Retinal vascular biomarkers for Alzheimer’s detection [pdf] - ihnorton
http://www.nature.com/tp/journal/v3/n2/pdf/tp2012150a.pdf

======
carbocation
Interesting: "After FDR adjustment, significant differences in 13 of 19 RVPs
were found between the AD and HC groups (Table 2 and Figure 2). Logistical
models combining parameters were created for combined AD classification. A
logistic model combining these 13 RVP’s provided good classification
performance (81.2% sensitivity, 75.7% specificity and 87.7% AUC), compared
with the logistic model including only age and APOE E4 carrier status (68.0%
sensitivity, 61.8% specificity and 63.7% AUC)."
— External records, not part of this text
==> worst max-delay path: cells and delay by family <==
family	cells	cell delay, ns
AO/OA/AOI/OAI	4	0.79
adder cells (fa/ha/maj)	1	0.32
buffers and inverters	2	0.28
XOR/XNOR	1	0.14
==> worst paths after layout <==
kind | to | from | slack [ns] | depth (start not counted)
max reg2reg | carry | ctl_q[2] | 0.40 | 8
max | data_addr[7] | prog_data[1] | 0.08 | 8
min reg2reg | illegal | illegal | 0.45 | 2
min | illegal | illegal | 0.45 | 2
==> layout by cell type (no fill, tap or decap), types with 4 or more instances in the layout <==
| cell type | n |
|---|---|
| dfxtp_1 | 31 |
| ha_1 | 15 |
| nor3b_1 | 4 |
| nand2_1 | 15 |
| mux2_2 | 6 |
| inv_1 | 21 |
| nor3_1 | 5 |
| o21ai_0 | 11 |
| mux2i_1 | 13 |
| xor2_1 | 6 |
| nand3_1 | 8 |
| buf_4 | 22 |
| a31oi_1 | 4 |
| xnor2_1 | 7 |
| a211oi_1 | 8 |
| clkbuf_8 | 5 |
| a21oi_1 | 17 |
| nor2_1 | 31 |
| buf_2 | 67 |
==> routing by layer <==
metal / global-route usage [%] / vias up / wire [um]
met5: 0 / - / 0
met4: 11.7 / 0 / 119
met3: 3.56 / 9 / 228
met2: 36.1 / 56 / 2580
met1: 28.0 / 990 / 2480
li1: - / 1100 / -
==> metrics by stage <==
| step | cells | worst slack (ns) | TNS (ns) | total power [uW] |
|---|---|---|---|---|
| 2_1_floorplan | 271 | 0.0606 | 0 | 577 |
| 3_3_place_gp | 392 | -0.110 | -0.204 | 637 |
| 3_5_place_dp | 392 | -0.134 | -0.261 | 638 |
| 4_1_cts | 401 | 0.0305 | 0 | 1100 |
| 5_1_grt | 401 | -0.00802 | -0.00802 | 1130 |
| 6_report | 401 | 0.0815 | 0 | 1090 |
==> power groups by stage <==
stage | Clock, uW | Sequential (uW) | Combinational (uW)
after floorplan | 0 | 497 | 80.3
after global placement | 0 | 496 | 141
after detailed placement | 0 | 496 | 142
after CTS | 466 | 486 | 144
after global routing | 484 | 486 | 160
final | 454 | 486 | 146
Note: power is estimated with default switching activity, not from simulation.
## config.mk

```make
export PLATFORM = sky130hd
export DESIGN_NAME = clk_guard_regs
export DESIGN_NICKNAME = d
export VERILOG_FILES = /design/src/rtl/clk_guard_pkg.sv /design/src/rtl/clk_guard_ctrl.sv /design/src/rtl/clk_guard_dp.sv /design/src/rtl/clk_guard_regs.sv
export SDC_FILE = /design/constraint.sdc
export NUM_CORES = 1
export LEC_CHECK = 0
export ABC_AREA = 1
export CORE_ASPECT_RATIO = 1.75
export CORE_UTILIZATION = 41
export CTS_CLUSTER_DIAMETER = 50
export DETAILED_ROUTE_END_ITERATION = 6
export PLACE_DENSITY_LB_ADDON = 0.25
export SLEW_MARGIN = 20
export SYNTH_ARGS = -nofsm -noshare
export SYNTH_HDL_FRONTEND = slang
export SYNTH_SLANG_ARGS = --single-unit
```

## constraint.sdc

```tcl
create_clock -name clk -period 1.21 [get_ports clk]
set_clock_uncertainty 0.2 [all_clocks]
set_input_delay 0.121 -clock clk [delete_from_list [all_inputs] [get_ports clk]]
set_output_delay 0.121 -clock clk [all_outputs]
set_load 0.05 [all_outputs]
```

## src/rtl/clk_guard_pkg.sv

```systemverilog
package clk_guard_pkg;
  localparam int DATA_W    = 8;
  localparam int DIV_MSB   = 7;
  localparam int DIV_LSB   = 6;
  localparam int PRESC_BIT = 5;
  localparam int SRC_BIT   = 2;
  localparam int HI_BIT    = 1;
  localparam int LO_BIT    = 0;

  typedef struct packed {
    logic wrPwr;
    logic wrOpt;
    logic wrPsel;
    logic setViol;
    logic clrViol;
  } guardStrobe_t;
endpackage

```

## src/rtl/clk_guard_ctrl.sv

```systemverilog
module clk_guard_ctrl
  import clk_guard_pkg::*;
#(
  parameter int ADDR_W = 4,
  parameter logic [ADDR_W-1:0] PWR_ADDR  = 'h0,
  parameter logic [ADDR_W-1:0] PSEL_ADDR = 'h1,
  parameter logic [ADDR_W-1:0] OPT_ADDR  = 'h2,
  parameter logic [ADDR_W-1:0] KEY_ADDR  = 'h3,
  parameter logic [ADDR_W-1:0] STAT_ADDR = 'h4,
  parameter logic [DATA_W-1:0] KEY_VALUE = 8'h96
) (
  input  logic              clk,
  input  logic              rst_n,
  input  logic              wrEn,
  input  logic [ADDR_W-1:0] addr,
  input  logic [DATA_W-1:0] wdata,
  output guardStrobe_t      strobe,
  output logic [DATA_W-1:0] keyVal
);
  logic hitPwr, hitOpt, hitPsel, hitKey, hitStat, guardHit, unlocked;

  always_comb begin
    hitPwr   = wrEn && (addr == PWR_ADDR);
    hitOpt   = wrEn && (addr == OPT_ADDR);
    hitPsel  = wrEn && (addr == PSEL_ADDR);
    hitKey   = wrEn && (addr == KEY_ADDR);
    hitStat  = wrEn && (addr == STAT_ADDR);
    guardHit = hitPwr || hitOpt;
    unlocked = (keyVal == KEY_VALUE);

    strobe.wrPwr   = hitPwr && unlocked;
    strobe.wrOpt   = hitOpt && unlocked;
    strobe.wrPsel  = hitPsel;
    strobe.setViol = guardHit && !unlocked;
    strobe.clrViol = hitStat && wdata[0];
  end

  always_ff @(posedge clk) begin
    if (!rst_n) begin
      keyVal <= '0;
    end else if (hitKey) begin
      keyVal <= wdata;
    end else if (guardHit) begin
      keyVal <= '0;
    end
  end
endmodule

```

## src/rtl/clk_guard_dp.sv

```systemverilog
module clk_guard_dp
  import clk_guard_pkg::*;
#(
  parameter int ADDR_W = 4,
  parameter logic [ADDR_W-1:0] PWR_ADDR  = 'h0,
  parameter logic [ADDR_W-1:0] PSEL_ADDR = 'h1,
  parameter logic [ADDR_W-1:0] OPT_ADDR  = 'h2,
  parameter logic [ADDR_W-1:0] KEY_ADDR  = 'h3,
  parameter logic [ADDR_W-1:0] STAT_ADDR = 'h4
) (
  input  logic              clk,
  input  logic              rst_n,
  input  guardStrobe_t      strobe,
  input  logic [ADDR_W-1:0] addr,
  input  logic [DATA_W-1:0] wdata,
  input  logic [DATA_W-1:0] keyVal,
  output logic [DATA_W-1:0] rdata,
  output logic [1:0]        divRatio,
  output logic              prescEn,
  output logic              cpuSrcHigh,
  output logic              oscHiEn,
  output logic              oscLoEn,
  output logic              prescSrcLow,
  output logic [DATA_W-1:0] clkOption,
  output logic              violation
);
  logic [DATA_W-1:0] pwrRead;

  always_ff @(posedge clk) begin
    if (!rst_n) begin
      divRatio   <= 2'b00;
      prescEn    <= 1'b1;
      cpuSrcHigh <= 1'b1;
      oscHiEn    <= 1'b1;
      oscLoEn    <= 1'b1;
    end else if (strobe.wrPwr) begin
      divRatio   <= wdata[DIV_MSB:DIV_LSB];
      prescEn    <= wdata[PRESC_BIT];
      cpuSrcHigh <= wdata[SRC_BIT];
      oscHiEn    <= wdata[HI_BIT];
      oscLoEn    <= wdata[LO_BIT];
    end
  end

  always_ff @(posedge clk) begin
    if (!rst_n) begin
      clkOption <= '0;
    end else if (strobe.wrOpt) begin
      clkOption <= wdata;
    end
  end

  always_ff @(posedge clk) begin
    if (!rst_n) begin
      prescSrcLow <= 1'b0;
    end else if (strobe.wrPsel) begin
      prescSrcLow <= wdata[0];
    end
  end

  always_ff @(posedge clk) begin
    if (!rst_n) begin
      violation <= 1'b0;
    end else if (strobe.setViol) begin
      violation <= 1'b1;
    end else if (strobe.clrViol) begin
      violation <= 1'b0;
    end
  end

  always_comb begin
    pwrRead = '0;
    pwrRead[DIV_MSB:DIV_LSB] = divRatio;
    pwrRead[PRESC_BIT]       = prescEn;
    pwrRead[SRC_BIT]         = cpuSrcHigh;
    pwrRead[HI_BIT]          = oscHiEn;
    pwrRead[LO_BIT]          = oscLoEn;
  end

  always_comb begin
    unique case (addr)
      PWR_ADDR:  rdata = pwrRead;
      PSEL_ADDR: rdata = {{(DATA_W-1){1'b0}}, prescSrcLow};
      OPT_ADDR:  rdata = clkOption;
      KEY_ADDR:  rdata = keyVal;
      STAT_ADDR: rdata = {{(DATA_W-1){1'b0}}, violation};
      default:   rdata = '0;
    endcase
  end
endmodule

```

## src/rtl/clk_guard_regs.sv

```systemverilog
module clk_guard_regs
  import clk_guard_pkg::*;
#(
  parameter int ADDR_W = 4,
  parameter logic [ADDR_W-1:0] PWR_ADDR  = 'h0,
  parameter logic [ADDR_W-1:0] PSEL_ADDR = 'h1,
  parameter logic [ADDR_W-1:0] OPT_ADDR  = 'h2,
  parameter logic [ADDR_W-1:0] KEY_ADDR  = 'h3,
  parameter logic [ADDR_W-1:0] STAT_ADDR = 'h4,
  parameter logic [7:0]        KEY_VALUE = 8'h96
) (
  input  logic              clk,
  input  logic              rst_n,
  input  logic              wrEn,
  input  logic [ADDR_W-1:0] addr,
  input  logic [7:0]        wdata,
  output logic [7:0]        rdata,
  output logic [1:0]        divRatio,
  output logic              prescEn,
  output logic              cpuSrcHigh,
  output logic              oscHiEn,
  output logic              oscLoEn,
  output logic              prescSrcLow,
  output logic [7:0]        clkOption,
  output logic              violation
);
  guardStrobe_t strobe;
  logic [DATA_W-1:0] keyVal;

  clk_guard_ctrl #(
    .ADDR_W(ADDR_W), .PWR_ADDR(PWR_ADDR), .PSEL_ADDR(PSEL_ADDR),
    .OPT_ADDR(OPT_ADDR), .KEY_ADDR(KEY_ADDR), .STAT_ADDR(STAT_ADDR),
    .KEY_VALUE(KEY_VALUE)
  ) ctrl_i (
    .clk(clk), .rst_n(rst_n), .wrEn(wrEn), .addr(addr), .wdata(wdata),
    .strobe(strobe), .keyVal(keyVal)
  );

  clk_guard_dp #(
    .ADDR_W(ADDR_W), .PWR_ADDR(PWR_ADDR), .PSEL_ADDR(PSEL_ADDR),
    .OPT_ADDR(OPT_ADDR), .KEY_ADDR(KEY_ADDR), .STAT_ADDR(STAT_ADDR)
  ) dp_i (
    .clk(clk), .rst_n(rst_n), .strobe(strobe), .addr(addr), .wdata(wdata),
    .keyVal(keyVal), .rdata(rdata), .divRatio(divRatio), .prescEn(prescEn),
    .cpuSrcHigh(cpuSrcHigh), .oscHiEn(oscHiEn), .oscLoEn(oscLoEn),
    .prescSrcLow(prescSrcLow), .clkOption(clkOption), .violation(violation)
  );
endmodule

```

==> summary.md, run 1 <==
| Metric | Value |
|---|---|
| Status | stopped before the end |
| Stop stage | global routing |
| Stop err | [ERROR DPL-0038] Utilization greater than 100%, impossible to legalize |
| Ys Warns | 0 |
| Die Wd | between 40 and 50 um |
| TritonCTS Buffers | 3 |
| Initial cell density of the core | 0.4441 |
| Worst_ep kind | output port |
| Clock buffer depth | 2 |
| Synthesized instance count | 191 |
| GR repair worst EP | rdata[5] |
| Syn Nets | between 200 and 250 |
| Post-synthesis register bit count | 24 |
| CTS root buf | clkbuf_8 |
| CTS Sinks | 24 |
| I/O Buffers | 38 |
| Synth cell types | 15 |
| HPWL after DPL | 3205 um |
| Largest net degree at the start of global routing | 14 |
| Mapped Avg Cell Area | approximately 6.4 sq um |
| # rows | 25 |
| Hold buffers post-CTS | 0 |
| # IOs | 39 |
| Sequential share of the synthesized area | 0.3930 |
| CTS H-tree lvls | 1 |
| Post-Syn Area | approximately 1200 sq um |
| Die H | 74.24 um |
| Placer Congestion | about 0.85 |
per-stage QoR:
stage                     TNS, ns  worst slack (ns)  area, sq um  instances    util
after floorplan            -1.489           -0.3482         1271        191       -
after global placement     -16.69           -0.6135         2171        286  0.7886
after detailed placement   -18.21           -0.6804         2171        286  0.7886
after CTS                  -4.858           -0.3324         2575        303  0.9355
what timing repair did:
action                                  CTS
resized for setup                        89
endpoints found under the hold margin     0
pin swaps                                23
buffers inserted                         14
endpoints found under the setup margin   32
cells by family after synthesis:
family                 after synthesis  synth area share
and+or+nand+nor                    125            0.4545
buffers and inverters               26           0.08086
DFF                                 24            0.3930
AOI/OAI and AO/OA                   16           0.07164
Yosys cell counts:
| cell type | number | share of area |
|---|---|---|
| o211ai_1 | 3 | 0.018 |
| inv_2 | 1 | 0.0031 |
| clkbuf_1 | 2 | 0.0061 |
| inv_1 | 21 | 0.064 |
| nand4_1 | 5 | 0.026 |
| dfxtp_1 | 24 | 0.39 |
| o21ai_0 | 4 | 0.016 |
| nand2_1 | 55 | 0.17 |
| a21oi_1 | 9 | 0.037 |
| nor2_4 | 4 | 0.037 |
| nand3_1 | 31 | 0.13 |
| nor2_2 | 2 | 0.010 |
| clkinv_1 | 1 | 0.0031 |
| buf_2 | 1 | 0.0041 |
| nor2_1 | 28 | 0.086 |
==> inputs of run 2 (changes only) <==
--- a/config.mk
+++ b/config.mk
@@ -6,11 +6,10 @@
 export NUM_CORES = 1
 export LEC_CHECK = 0
 export ABC_AREA = 1
-export CORE_ASPECT_RATIO = 1.75
-export CORE_UTILIZATION = 41
-export CTS_CLUSTER_DIAMETER = 50
+export CORE_AREA = 2 2 63 65
 export DETAILED_ROUTE_END_ITERATION = 6
-export PLACE_DENSITY_LB_ADDON = 0.25
+export DIE_AREA = 0 0 65 67
+export PLACE_DENSITY_LB_ADDON = 0.15
 export SLEW_MARGIN = 20
 export SYNTH_ARGS = -nofsm -noshare
 export SYNTH_HDL_FRONTEND = slang
==> constraint.sdc (replaced) <==
create_clock -name clk -period 1.57 [get_ports clk]
set_clock_uncertainty 0.2 [all_clocks]
set_input_delay 0.157 -clock clk [delete_from_list [all_inputs] [get_ports clk]]
set_output_delay 0.157 -clock clk [all_outputs]
set_load 0.05 [all_outputs]
==> summary.md, run 2 <==
| Metric | Value |
|---|---|
| Status | completed (was stopped before the end) |
| First-pass GRT wire length | ~6400 um |
| DR WL/cell | 12.47 um |
| DR vias/cell | 4.753 |
| TritonCTS Buffers | 3 (unchanged) |
| Arr. time, crit path | about 1.2 ns |
| Total of max-cap violations | 0 |
| # IOs | 39 (unchanged) |
| Area grow syn2layout | 75.54% |
| Reg clk slew, reported paths | approximately 0.090 ns |
| Initial cell density of the core | 0.3390 (was 0.4441) |
| Registers with the most flip-flops | ctrl_i.keyVal x8, dp_i.clkOption x8, dp_i.divRatio x2 |
| Syn Nets | 206 (unchanged) |
| CTS root buf | clkbuf_8 (unchanged) |
| Inserted Diodes | 0 |
| Setup violations, final | 0 |
| Post-place setup slack | -0.3493 ns (was -0.6804 ns) |
| Placed cell count | 290 (was 286) |
| Max IR drop VDD | ~0.39 mV |
| Final Util | 0.5951 |
| Final Non-Filler Cells | 300 |
| Top cells by count, synth | nand2_1, nand3_1, nor2_1, dfxtp_1, inv_1 (unchanged) |
| FFs w/ async S/R, synth | 0 (unchanged) |
| Die H | 67 um (was 74.24 um) |
| Post-Syn Area | 1222 sq um (unchanged) |
| Worst-margin pin slew | between 0.3 and 0.4 ns |
| Fin nets | 269 |
| Power consumption | roughly 1.2 mW |
| Layout cells sized above 1 | 0.3016 |
| Placed Instance Area | 2019 sq um (was 2171 sq um) |
| Number of flops mapped to enable cells by yosys | 0 (unchanged) |
| Ys Warns | 0 (unchanged) |
| CTS Sinks | 24 (unchanged) |
| Final WS setup | around 0.056 ns |
| CP top delay family | flip-flops |
| Post-synthesis register bit count | 24 (unchanged) |
| Placer Congestion | 0.8566 (was 0.8482) |
| Final Hold Viols | 0 |
| HPWL after DPL | 2815 um (was 3205 um) |
| # rows | 22 (was 25) |
| Largest net degree at the start of global routing | 15 |
| Top cells by area, synth | dfxtp_1, nand2_1, nand3_1 (unchanged) |
| Commonest cells after routing, fill and taps aside | nand2_1, nand3_1, nor2_1 |
| Final ANT Viol Nets | 0 |
| Fmax | approximately 660 MHz |
| Post-synth top area share | 0.3930 (unchanged) |
| CP required | ~1.2 ns |
| Worst Path Class, Setup | flip-flop to primary output |
| Synthesized instance count | 191 (unchanged) |
| Pre-antenna DRT Iters | 4 |
| Power Density | 549.7 nW/um^2 |
| I/O Buffers | 38 (unchanged) |
| Period utilisation layout | 0.9640 |
| Crit path buf inv count | 1 |
| Hold buffers post-CTS | 0 (unchanged) |
| Max incr delay on CP | 0.43 ns |
| Slowest stage cell, crit path | dfxtp_1 |
| Yosys top cell by area | dfxtp_1 (unchanged) |
| GRT overflow | 0 |
| Core Region | approximately 3600 sq um |
| Setup crit end kind | primary output |
| DR DRC count | 0 |
| Clock buffer depth | 2 (unchanged) |
| Crit-path cells | nand3_1, o211ai_1, buf_12 |
| Worst hold path class | input port to flip-flop |
| CTS H-tree lvls | 1 (unchanged) |
| Crit Path Max Fanout | 3 |
| Total die area | about 4400 sq um |
| Filler cells | between 300 and 400 |
| Mapped Avg Cell Area | 6.400 sq um (unchanged) |
| Top-count cell post-synth | nand2_1 (unchanged) |
| Routed WL | approximately 3700 um |
| Slew HR | 0.7985 |
| Initial antenna violation count | 0 |
| Final min period | 1.514 ns |
| Die Wd | 65 um (was 43.28 um) |
| Worst Setup Start Kind | flip-flop |
| Vias in the first global route | 1,369 |
| Vias | around 1,400 |
| Slew Viols, Final | 0 |
| Total GRT Usage | 0.1910 |
| Synth cell types | 15 (unchanged) |
| Detailed Route Iter0 Violations | between 90 and 100 |
| Most common cell after layout, fill and taps aside | nand2_1 |
| Lkg Pwr | roughly 0.92 nW |
| Sequential share of the synthesized area | 0.3930 (unchanged) |
| CTS tree | done |
| Clk_lat worst skew | 0.27 ns |
| Post-route cell area | 2146 sq um |
| Ys flop type | dfxtp_1 (unchanged) |
-- run 2: final cells by class --
class / count / area (sq um) / share of cell area
Timing Repair Buffer: 61 / 785.8 / 0.3662
Multi-Input combinational cell: 141 / 685.7 / 0.3195
Sequential cell: 24 / 486.7 / 0.2268
Inverter: 23 / 86.33 / 0.04023
Tap cell: 48 / 60.06 / 0.02799
Clock buffer: 3 / 41.29 / 0.01924
-- run 2: per-stage QoR --
stage | setup TNS [ns] | hold WS [ns]
floorplan | -0.1796 | 0.07772
global placement | -7.103 | 0.2562
detailed placement | -7.804 | 0.2551
CTS | 0 | 0.1553
global route | -0.02096 | 0.2087
finish | 0 | 0.1623
-- run 2: layer usage --
metal / global-route usage / wire [um] / part of all wire
met1: 0.2474 / 1735 / 0.46
met2: 0.3209 / 1774 / 0.47
met3: 0.03378 / 186 / 0.050
met4: 0.06117 / 46 / 0.012
met5: 0 / 0 / 0
-- run 2: logic make-up (layout without fill, tap and decap cells) --
family                 Yosys count  after routing  share of synthesized area
AND/OR/NAND/NOR                125            125                     0.4545
buffers and inverters           26             87                    0.08086
flip-flops                      24             24                     0.3930
AO/OA/AOI/OAI                   16             16                    0.07164
-- run 2: power by group --
part	total (mW)	internal [mW]	leakage [nW]	switching, mW
Clock	0.372	0.172	0.0216	0.200
Sequential	0.615	0.611	0.195	0.00428
Combinational	0.192	0.0908	0.708	0.101
-- run 2: tightest hold or removal path, cell delays in order --
cell	delay, ns
buf_2	0.11
nor2_1	0.07
nand4_1	0.06
nand2_1	0.05
a21oi_1	0.14
-- run 2: final timing paths --
kind,to,from,depth (start not counted),slack [ns]
worst max-delay path,rdata[5],dp_i.clkOption[5],3,0.06
worst min-delay path,dp_i.violation,addr[3],5,0.16
worst max register to register,dp_i.oscLoEn,ctrl_i.keyVal[3],7,0.15
worst min register to register,ctrl_i.keyVal[0],ctrl_i.keyVal[0],2,0.27
-- run 2: what timing repair did --
item / 4_1_cts / 5_1_grt
gates resized for setup: 22 / 13
buffers inserted: 5 / 2
endpoints found under the setup margin: 8 / 13
pin swaps: 6 / 4
Note: power is estimated with default switching activity, not from simulation.
==> inputs of run 3 (changes only) <==
==> constraint.sdc (replaced) <==
create_clock -name clk -period 1.57 [get_ports clk]
set_clock_uncertainty 0.2 [all_clocks]
set_input_delay 0.3925 -clock clk [delete_from_list [all_inputs] [get_ports clk]]
set_output_delay 0.3925 -clock clk [all_outputs]
set_load 0.05 [all_outputs]
==> summary.md, run 3 (synthesis gave the netlist of run 2 again) <==
| Metric | Value |
|---|---|
| Status | finished with violations (was completed) |
| Violated checks | setup timing |
| Final Hold Viols | 0 (unchanged) |
| DR DRC count | 0 (unchanged) |
| Setup crit end kind | primary output (unchanged) |
| Detailed Route Iter0 Violations | 79 (was 91) |
| CTS H-tree lvls | 1 (unchanged) |
| Fin nets | 279 (was 269) |
| # IOs | 39 (unchanged) |
| Reg clk slew, reported paths | 0.08 ns (was 0.09 ns) |
| Crit path buf inv count | 4 (was 1) |
| CTS tree | done (unchanged) |
| Registers with the most flip-flops | ctrl_i.keyVal x8, dp_i.clkOption x8, dp_i.divRatio x2 (unchanged) |
| Commonest cells after routing, fill and taps aside | nand2_1, nor2_1, buf_4 (was nand2_1, nand3_1, nor2_1) |
| Max incr delay on CP | 0.18 ns (was 0.43 ns) |
| Power Density | 534.3 nW/um^2 (was 549.7 nW/um^2) |
| Hold Crit Start | ctrl_i.keyVal[0] (was addr[3]) |
| GRT overflow | 0 (unchanged) |
| Worst hold slack | 0.2657 ns (was 0.1623 ns) |
| Worst hold path class | flip-flop to flip-flop (was input port to flip-flop) |
| Setup violations, final | 8 (was 0) |
| Worst r2r path cells | 8 (was 7) |
| Lkg Pwr | 1.015 nW (was 0.9249 nW) |
| Inserted Diodes | 0 (unchanged) |
| Total of max-cap violations | 0 (unchanged) |
| Layout cells sized above 1 | 0.3650 (was 0.3016) |
| Fmax | 536.7 MHz (was 660.7 MHz) |
| Placed cell count | 295 (was 290) |
| Max IR drop VDD | 0.5837 mV (was 0.3882 mV) |
| Hold Path Cell Cnt | 2 (was 5) |
| Hold buffers post-CTS | 0 (unchanged) |
| Slew Viols, Final | 0 (unchanged) |
| Die Wd | 65 um (unchanged) |
| Pre-antenna DRT Iters | 4 (unchanged) |
| Reg-to-Reg End | dp_i.clkOption[6] (was dp_i.oscLoEn) |
| CTS Sinks | 24 (unchanged) |
| Most common cell after layout, fill and taps aside | nand2_1 (unchanged) |
| Vias | 1,524 (was 1,426) |
| WHS Endpoint | ctrl_i.keyVal[0] (was dp_i.violation) |
| Initial cell density of the core | 0.3390 (unchanged) |
| TNS Setup | -2.184 ns (was 0 ns) |
| Largest net degree at the start of global routing | 15 (unchanged) |
| Reg-to-reg startpoint | ctrl_i.keyVal[4] (was ctrl_i.keyVal[3]) |
| Filler cells | 292 (was 335) |
| Placer Congestion | 0.8525 (was 0.8566) |
| RSZ-0062 raised after global routing | true |
| Final min period | 1.863 ns (was 1.514 ns) |
| Area grow syn2layout | 93.96% (was 75.54%) |
| Clock buffer depth | 2 (unchanged) |
| Worst Setup Start Kind | input port (was flip-flop) |
| Period utilisation layout | 1.187 (was 0.9640) |
| Worst-margin pin slew | 0.2927 ns (was 0.3004 ns) |
| Total die area | 4355 sq um (unchanged) |
| First-pass GRT wire length | 7079 um (was 6403 um) |
| Die H | 67 um (unchanged) |
| Final WS setup | -0.2932 ns (was 0.05650 ns) |
| CP required | 0.98 ns (was 1.21 ns) |
| Initial antenna violation count | 0 (unchanged) |
| I/O Buffers | 38 (unchanged) |
| Register area | 484.2 sq um (was 486.7 sq um) |
| Crit Path Max Fanout | 6 (was 3) |
| Total GRT Usage | 0.2120 (was 0.1910) |
| CP top delay family | buffers and inverters (was flip-flops) |
| Final ANT Viol Nets | 0 (unchanged) |
| HPWL after DPL | 2993 um (was 2815 um) |
| Most used cell, CP | buf_6 |
| Final Util | 0.6575 (was 0.5951) |
| Reg2Reg Setup Slack | 0.16 ns (was 0.15 ns) |
| Crit-path cells | buf_6, nor2_4, buf_6, buf_6, nand3_2, nand3_2, buf_12 (was nand3_1, o211ai_1, buf_12) |
| CTS root buf | clkbuf_8 (unchanged) |
| Area of the multi-input gates | 777.0 sq um (was 685.7 sq um) |
| Arr. time, crit path | 1.27 ns (was 1.16 ns) |
| DR vias/cell | 4.900 (was 4.753) |
| Vias in the first global route | 1,469 (was 1,369) |
| Clk_lat worst skew | 0.27 ns (about the same) |
| Worst Path Class, Setup | input port to primary output (was flip-flop to primary output) |
| Final Non-Filler Cells | 311 (was 300) |
| # rows | 22 (unchanged) |
| TritonCTS Buffers | 3 (unchanged) |
| Core Region | 3606 sq um (unchanged) |
| Slew HR | 0.8040 (was 0.7985) |
| DR WL/cell | 13.61 um (was 12.47 um) |
| Routed WL | 4234 um (was 3742 um) |
| Slowest stage cell, crit path | nor2_4 (was dfxtp_1) |
run 3: what timing repair did:
item,CTS,global route
gates resized for setup,44,21
cloned,1,0
setup endpoints to repair,31,30
pin swaps,14,8
setup buffers,8,3
run 3: layer usage:
metal,GRT usage,wire length (um),vias to the layer above
met3,0.04392,229,10
met4,0.04787,48,0
met1,0.2753,1866,711
li1,-,-,756
met5,0,0,-
met2,0.3595,2090,47
run 3: stage by stage:
stage / power (mW) / cell area, sq um / setup slack, ns
finish: 1.267 / 2371 / -0.2932
global route: 1.330 / 2371 / -0.3357
CTS: 1.264 / 2290 / -0.3432
detailed placement: 0.8089 / 2071 / -0.7639
global placement: 0.8068 / 2071 / -0.7196
floorplan: 0.7006 / 1245 / -0.5220
run 3: worst register-to-register path: cells and delay by family (launching register included):
family / cells / cell delay, ns
DFF: 1 / 0.34
buffers and inverters: 2 / 0.26
and+or+nand+nor: 6 / 0.52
Despite the impressive improvement in sensitivity and AUC, this is a small and
presumably preliminary study. Additionally, the training and testing sets
appear to be the same.

------
cjbprime
Despite being on nature.com, the journal this is in ("Translational
Psychiatry") is not a prestigious one; in fact, it's an online-only journal
and you have to pay to get your article published in it. It is suspicious that
they couldn't find a better journal to publish such an amazing result in, so
the science is probably bad. The statistical significance of p=0.01 is
unimpressive.

Honestly, as non-scientists we should just ignore new papers like these. If
it's really important, first it'll be published in an excellent journal, then
it'll be replicated successfully, then there'll be meta-analyses that confirm
how reliable the technique is, and it'll get cited and built upon a bunch of
times, and _then_ it'll actually be something that we should consider as
anything other than "probably wrong". Which is what it is right now.